Personal information
- Full name: Kaminieli Tako Aria
- Born: 1921 Fiji
- Died: 1967 (aged 45–46) Fiji

International information
- National side: Fiji;

Career statistics
| Competition | FC |
| Matches | 3 |
| Runs scored | 114 |
| Batting average | 19.00 |
| 100s/50s | 0/0 |
| Top score | 46 |
| Balls bowled | 294 |
| Wickets | 3 |
| Bowling average | 44.66 |
| 5 wickets in innings | 0 |
| 10 wickets in match | 0 |
| Best bowling | 3/66 |
| Catches/stumpings | 4/– |
- Source: Cricinfo, 13 March 2010

= Kaminieli Aria =

Fijian cricketer

Kaminieli Tako Aria (1921-1967) was a Fijian cricketer.

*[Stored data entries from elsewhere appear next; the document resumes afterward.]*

**src/rtl/obsidian_pkg.sv**
```systemverilog
// Shared LEGv8 decode constants: opcodes, control-bit positions and control encodings.
package obsidian_pkg;

    localparam int unsigned INSTR_W    = 32;
    localparam int unsigned OPC_W      = 11;
    localparam int unsigned REG_ADDR_W = 5;
    localparam int unsigned CTRL_W     = 8;
    localparam int unsigned SHAMT_W    = 6;

    localparam logic [REG_ADDR_W-1:0] XZR = 5'd31;

    localparam logic [OPC_W-1:0] OPC_ADD  = 11'h458;
    localparam logic [OPC_W-1:0] OPC_SUB  = 11'h658;
    localparam logic [OPC_W-1:0] OPC_AND  = 11'h450;
    localparam logic [OPC_W-1:0] OPC_ORR  = 11'h550;
    localparam logic [OPC_W-1:0] OPC_EOR  = 11'h650;
    localparam logic [OPC_W-1:0] OPC_ADDS = 11'h558;
    localparam logic [OPC_W-1:0] OPC_SUBS = 11'h758;
    localparam logic [OPC_W-1:0] OPC_ANDS = 11'h750;
    localparam logic [OPC_W-1:0] OPC_LSL  = 11'h69B;
    localparam logic [OPC_W-1:0] OPC_LSR  = 11'h69A;
    localparam logic [OPC_W-1:0] OPC_LDUR = 11'h7C2;
    localparam logic [OPC_W-1:0] OPC_STUR = 11'h7C0;
    localparam logic [9:0]       OPC_ADDI = 10'h244;
    localparam logic [9:0]       OPC_SUBI = 10'h344;
    localparam logic [7:0]       OPC_CBZ  = 8'hB4;
    localparam logic [5:0]       OPC_B    = 6'h05;

    localparam int unsigned CTRL_REGWRITE = 7;
    localparam int unsigned CTRL_MEMTOREG = 6;
    localparam int unsigned CTRL_BRANCH   = 5;
    localparam int unsigned CTRL_MEMREAD  = 4;
    localparam int unsigned CTRL_MEMWRITE = 3;
    localparam int unsigned CTRL_ALUOP1   = 2;
    localparam int unsigned CTRL_ALUOP0   = 1;
    localparam int unsigned CTRL_ALUSRC   = 0;

    localparam logic [CTRL_W-1:0] CTRL_NONE = 8'h00;
    localparam logic [CTRL_W-1:0] CTRL_R    = CTRL_W'((1 << CTRL_REGWRITE) | (1 << CTRL_ALUOP1));
    localparam logic [CTRL_W-1:0] CTRL_I    = CTRL_W'((1 << CTRL_REGWRITE) | (1 << CTRL_ALUOP1)
                                                    | (1 << CTRL_ALUSRC));
    localparam logic [CTRL_W-1:0] CTRL_LDUR = CTRL_W'((1 << CTRL_REGWRITE) | (1 << CTRL_MEMTOREG)
                                                    | (1 << CTRL_MEMREAD) | (1 << CTRL_ALUSRC));
    localparam logic [CTRL_W-1:0] CTRL_STUR = CTRL_W'((1 << CTRL_MEMWRITE) | (1 << CTRL_ALUSRC));
    localparam logic [CTRL_W-1:0] CTRL_CBZ  = CTRL_W'((1 << CTRL_BRANCH) | (1 << CTRL_ALUOP0));
    localparam logic [CTRL_W-1:0] CTRL_B    = CTRL_W'(1 << CTRL_BRANCH);

    typedef enum logic [2:0] {
        FMT_NONE,
        FMT_R,
        FMT_I,
        FMT_LOAD,
        FMT_STORE,
        FMT_CB,
        FMT_B
    } fmt_e;

    function automatic fmt_e classify(input logic [INSTR_W-1:0] instr);
        logic [OPC_W-1:0] op;
        op = instr[31:21];
        if (op inside {OPC_ADD, OPC_SUB, OPC_AND, OPC_ORR, OPC_EOR,
                       OPC_ADDS, OPC_SUBS, OPC_ANDS, OPC_LSL, OPC_LSR})
            return FMT_R;
        if (instr[31:22] == OPC_ADDI || instr[31:22] == OPC_SUBI) return FMT_I;
        if (op == OPC_LDUR)           return FMT_LOAD;
        if (op == OPC_STUR)           return FMT_STORE;
        if (instr[31:24] == OPC_CBZ)  return FMT_CB;
        if (instr[31:26] == OPC_B)    return FMT_B;
        return FMT_NONE;
    endfunction

    function automatic logic [CTRL_W-1:0] ctrl_of(input fmt_e fmt);
        case (fmt)
            FMT_R:     return CTRL_R;
            FMT_I:     return CTRL_I;
            FMT_LOAD:  return CTRL_LDUR;
            FMT_STORE: return CTRL_STUR;
            FMT_CB:    return CTRL_CBZ;
            FMT_B:     return CTRL_B;
            default:   return CTRL_NONE;
        endcase
    endfunction

endpackage

```
**src/rtl/obsidian_regfile.sv**
```systemverilog
// Two-read, one-write register file; X31 reads as zero and writes to it are dropped.
module obsidian_regfile
    import obsidian_pkg::*;
#(
    parameter int unsigned DATA_W   = 32,
    parameter int unsigned NUM_REGS = 32
) (
    input  logic                  clk,
    input  logic                  reset,
    input  logic                  wr_en,
    input  logic [REG_ADDR_W-1:0] wr_addr,
    input  logic [DATA_W-1:0]     wr_data,
    input  logic [REG_ADDR_W-1:0] rd_addr_a,
    output logic [DATA_W-1:0]     rd_data_a_c,
    input  logic [REG_ADDR_W-1:0] rd_addr_b,
    output logic [DATA_W-1:0]     rd_data_b_c
);

    logic [DATA_W-1:0] regs [NUM_REGS];

    always_ff @(posedge clk) begin
        if (reset) begin
            for (int i = 0; i < int'(NUM_REGS); i++) regs[i] <= '0;
        end else if (wr_en && wr_addr != XZR) begin
            regs[wr_addr] <= wr_data;
        end
    end

    // A same-cycle write is visible to the reader so decode never sees stale data.
    function automatic logic [DATA_W-1:0] read_port(input logic [REG_ADDR_W-1:0] addr);
        if (addr == XZR)                  return '0;
        if (wr_en && addr == wr_addr)     return wr_data;
        return regs[addr];
    endfunction

    always_comb begin
        rd_data_a_c = read_port(rd_addr_a);
        rd_data_b_c = read_port(rd_addr_b);
    end

endmodule

```
**src/rtl/obsidian_decode_hazard_stage.sv**
```systemverilog
// LEGv8 decode stage: control decode, operand read, immediate generation and
// load-use hazard detection feeding a registered ID/EX slot.
module obsidian_decode_hazard_stage
    import obsidian_pkg::*;
#(
    parameter int unsigned DATA_W   = 32,
    parameter int unsigned PC_W     = 32,
    parameter int unsigned NUM_REGS = 32
) (
    input  logic                  clk,
    input  logic                  reset,
    input  logic                  if_valid,
    input  logic [PC_W-1:0]       if_pc,
    input  logic [INSTR_W-1:0]    if_instr,
    output logic                  if_stall,
    input  logic                  ex_flush,
    input  logic                  wb_regwrite,
    input  logic [REG_ADDR_W-1:0] wb_addr,
    input  logic [DATA_W-1:0]     wb_data,
    output logic                  id_valid,
    output logic [CTRL_W-1:0]     id_ctrl,
    output logic [PC_W-1:0]       id_pc,
    output logic [DATA_W-1:0]     id_rn_data,
    output logic [DATA_W-1:0]     id_rm_data,
    output logic [DATA_W-1:0]     id_imm,
    output logic [OPC_W-1:0]      id_opcode,
    output logic [SHAMT_W-1:0]    id_shamt,
    output logic [REG_ADDR_W-1:0] id_rd,
    output logic [REG_ADDR_W-1:0] id_rn,
    output logic [REG_ADDR_W-1:0] id_rm
);

    fmt_e                  fmt;
    logic [CTRL_W-1:0]     ctrl_dec;
    logic [REG_ADDR_W-1:0] rn_addr;
    logic [REG_ADDR_W-1:0] rm_addr;
    logic [DATA_W-1:0]     imm_dec;
    logic [DATA_W-1:0]     rn_data;
    logic [DATA_W-1:0]     rm_data;

    always_comb begin
        fmt      = classify(if_instr);
        ctrl_dec = ctrl_of(fmt);
        rn_addr  = if_instr[9:5];
        // Stores and CBZ read their data/test register through port 2.
        rm_addr  = (fmt == FMT_STORE || fmt == FMT_CB) ? if_instr[4:0] : if_instr[20:16];
        imm_dec  = '0;
        case (fmt)
            FMT_LOAD, FMT_STORE: imm_dec = DATA_W'($signed(if_instr[20:12]));
            FMT_CB:              imm_dec = DATA_W'($signed(if_instr[23:5]));
            FMT_B:               imm_dec = DATA_W'($signed(if_instr[25:0]));
            FMT_I:               imm_dec = DATA_W'(if_instr[21:10]);
            default:             imm_dec = '0;
        endcase
    end

    obsidian_regfile #(
        .DATA_W   (DATA_W),
        .NUM_REGS (NUM_REGS)
    ) u_regfile (
        .clk         (clk),
        .reset       (reset),
        .wr_en       (wb_regwrite),
        .wr_addr     (wb_addr),
        .wr_data     (wb_data),
        .rd_addr_a   (rn_addr),
        .rd_data_a_c (rn_data),
        .rd_addr_b   (rm_addr),
        .rd_data_b_c (rm_data)
    );

    // Load in ID/EX whose destination feeds the instruction now in decode.
    always_comb begin
        if_stall = 1'b0;
        if (!reset && !ex_flush && if_valid && id_valid && id_ctrl[CTRL_MEMREAD]
            && id_rd != XZR && (id_rd == rn_addr || id_rd == rm_addr))
            if_stall = 1'b1;
    end

    always_ff @(posedge clk) begin
        if (reset) begin
            id_valid   <= 1'b0;
            id_ctrl    <= CTRL_NONE;
            id_pc      <= '0;
            id_rn_data <= '0;
            id_rm_data <= '0;
            id_imm     <= '0;
            id_opcode  <= '0;
            id_shamt   <= '0;
            id_rd      <= '0;
            id_rn      <= '0;
            id_rm      <= '0;
        end else if (ex_flush || if_stall || !if_valid) begin
            id_valid <= 1'b0;
            id_ctrl  <= CTRL_NONE;
        end else begin
            id_valid   <= (ctrl_dec != CTRL_NONE);
            id_ctrl    <= ctrl_dec;
            id_pc      <= if_pc;
            id_rn_data <= rn_data;
            id_rm_data <= rm_data;
            id_imm     <= imm_dec;
            id_opcode  <= if_instr[31:21];
            id_shamt   <= if_instr[15:10];
            id_rd      <= if_instr[4:0];
            id_rn      <= rn_addr;
            id_rm      <= rm_addr;
        end
    end

endmodule

```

Aria made his first-class debut for Fiji in 1948 against Auckland during Fiji's tour of New Zealand. During the tour he played two further first-class matches against Otago and Auckland. In his three first-class matches for Fiji he scored 114 runs at a batting average of 19.00, with a high score of 46. With the ball he took 3 wickets at a bowling average of 44.66, with best figures of 3/66. He took four catches in the field.

Aria also represented Fiji in 7 non first-class matches in 1948 during their tour of New Zealand. At the time of tour, Aria was working as a corporal in the Fijian police, and weighed 16 stone (224 pounds).